Atração na prova feminina da São Silvestre é a presença de recordista mundial

Mais uma vez são os africanos os favoritos na corrida de São Silvestre. No masculino, dois bicampeões da prova estão confirmados: Edwin Kipsang Rotich, do Quênia, vencedor das edições de 2012 e 2013, e Dawit Fikadu Admasu, do Bahrein, que ganhou em 2014 e em 2017.

No feminino, a queniana Brigid Kosgei, atual recordista mundial da maratona feminina, será uma das atrações da edição paulista. Outro destaque é a também queniana Pauline Kamulu, bronze na maratona do Mundial de Atletismo disputado em Doha, neste ano, e atual vice-campeã da São Silvestre.

O Brasil aparece como "azarão" mesmo dentro de casa, mas conta com destaques que podem surpreender. O primeiro é Daniel Chaves da Silva, Top 15 na Maratona de Londres 2019, garantindo a qualificação para os Jogos de Tóquio-2020.

Além dele, outro que poderá brilhar é Wellington Bezerra, 18.º na Maratona de Hamburgo (Alemanha) deste ano e vice da Maratona Internacional de São Paulo em 2018. Por fim, as esperanças ainda estão com Ederson Pereira, campeão da Volta Internacional da Pampulha, ouro nos 10 mil nos Jogos Pan-Americanos de Lima, ambos neste ano, e quinto na Meia Maratona de Buenos Aires 2018.

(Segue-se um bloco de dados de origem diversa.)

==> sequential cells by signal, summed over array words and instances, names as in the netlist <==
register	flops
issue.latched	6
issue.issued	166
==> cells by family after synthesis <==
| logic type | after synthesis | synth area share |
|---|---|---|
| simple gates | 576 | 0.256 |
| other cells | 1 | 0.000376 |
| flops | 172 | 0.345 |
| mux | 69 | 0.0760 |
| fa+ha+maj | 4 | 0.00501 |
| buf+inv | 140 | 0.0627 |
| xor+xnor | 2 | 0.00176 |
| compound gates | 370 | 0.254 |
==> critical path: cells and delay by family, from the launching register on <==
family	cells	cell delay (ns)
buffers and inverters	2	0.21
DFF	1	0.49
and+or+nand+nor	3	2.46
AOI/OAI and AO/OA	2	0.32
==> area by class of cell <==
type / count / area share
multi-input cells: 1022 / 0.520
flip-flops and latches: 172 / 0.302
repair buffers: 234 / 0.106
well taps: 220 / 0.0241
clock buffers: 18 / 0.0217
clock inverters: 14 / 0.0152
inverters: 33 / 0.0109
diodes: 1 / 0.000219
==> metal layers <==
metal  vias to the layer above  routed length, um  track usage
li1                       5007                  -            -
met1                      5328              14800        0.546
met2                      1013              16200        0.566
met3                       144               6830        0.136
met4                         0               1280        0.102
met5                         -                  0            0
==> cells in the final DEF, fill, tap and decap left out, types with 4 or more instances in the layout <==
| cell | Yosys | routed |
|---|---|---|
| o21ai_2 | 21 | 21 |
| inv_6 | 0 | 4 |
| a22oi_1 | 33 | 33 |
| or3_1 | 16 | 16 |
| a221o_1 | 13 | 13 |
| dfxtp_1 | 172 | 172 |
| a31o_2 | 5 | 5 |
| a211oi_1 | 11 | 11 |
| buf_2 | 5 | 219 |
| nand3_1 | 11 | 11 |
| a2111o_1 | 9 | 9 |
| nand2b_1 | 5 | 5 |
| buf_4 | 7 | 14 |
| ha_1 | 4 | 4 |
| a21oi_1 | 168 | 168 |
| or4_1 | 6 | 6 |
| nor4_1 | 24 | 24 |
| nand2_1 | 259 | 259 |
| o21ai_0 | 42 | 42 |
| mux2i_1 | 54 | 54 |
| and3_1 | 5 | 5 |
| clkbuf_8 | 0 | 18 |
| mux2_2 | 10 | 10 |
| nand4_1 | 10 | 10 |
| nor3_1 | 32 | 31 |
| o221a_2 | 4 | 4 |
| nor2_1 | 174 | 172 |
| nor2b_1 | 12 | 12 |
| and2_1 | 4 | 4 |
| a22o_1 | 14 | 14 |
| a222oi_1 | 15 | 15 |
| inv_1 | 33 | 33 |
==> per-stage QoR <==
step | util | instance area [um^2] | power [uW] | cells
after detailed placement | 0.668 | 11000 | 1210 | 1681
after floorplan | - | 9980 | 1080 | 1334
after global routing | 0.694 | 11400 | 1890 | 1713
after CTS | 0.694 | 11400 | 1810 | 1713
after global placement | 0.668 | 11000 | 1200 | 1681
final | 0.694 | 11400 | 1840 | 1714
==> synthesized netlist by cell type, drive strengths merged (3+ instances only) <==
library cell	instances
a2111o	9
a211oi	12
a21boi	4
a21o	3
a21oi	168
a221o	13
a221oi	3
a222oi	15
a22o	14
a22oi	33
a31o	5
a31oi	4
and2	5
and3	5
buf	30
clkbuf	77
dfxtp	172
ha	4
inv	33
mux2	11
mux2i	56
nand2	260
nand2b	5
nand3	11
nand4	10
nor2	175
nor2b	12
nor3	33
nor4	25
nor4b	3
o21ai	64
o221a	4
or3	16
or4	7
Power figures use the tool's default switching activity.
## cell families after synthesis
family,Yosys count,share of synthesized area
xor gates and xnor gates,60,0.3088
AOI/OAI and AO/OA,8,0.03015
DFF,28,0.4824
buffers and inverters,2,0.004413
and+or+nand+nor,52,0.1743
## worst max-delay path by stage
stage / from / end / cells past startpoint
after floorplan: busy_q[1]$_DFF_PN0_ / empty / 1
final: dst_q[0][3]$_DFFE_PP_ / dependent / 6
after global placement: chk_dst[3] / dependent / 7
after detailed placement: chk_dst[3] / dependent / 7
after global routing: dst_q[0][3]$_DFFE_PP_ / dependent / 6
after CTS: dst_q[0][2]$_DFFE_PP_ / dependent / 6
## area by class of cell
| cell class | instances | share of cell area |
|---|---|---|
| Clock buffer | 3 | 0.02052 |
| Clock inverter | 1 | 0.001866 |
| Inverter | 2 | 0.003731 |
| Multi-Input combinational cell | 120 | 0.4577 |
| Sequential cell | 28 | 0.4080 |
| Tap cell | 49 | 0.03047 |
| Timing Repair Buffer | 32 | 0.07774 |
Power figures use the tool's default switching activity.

Entre as mulheres, duas brasileiras estão entre as atrações da Elite: Valdilene Silva e Tatiele de Carvalho. A primeira foi a 15.ª colocada na Maratona de Frankfurt (Alemanha) no ano passado. Já a segunda ficou na quarta colocação na prova Dez Milhas Garoto e em quinto lugar na Meia Maratona de Buenos Aires, ambas em 2018.

A partir desta 95.ª edição, a prova de São Silvestre passa a ser da categoria Road Race Bronze Label da World Athletics, novo nome da Associação Internacional de Federações de Atletismo (IAAF, na sigla em inglês), entrando para o rol das principais corridas do mundo.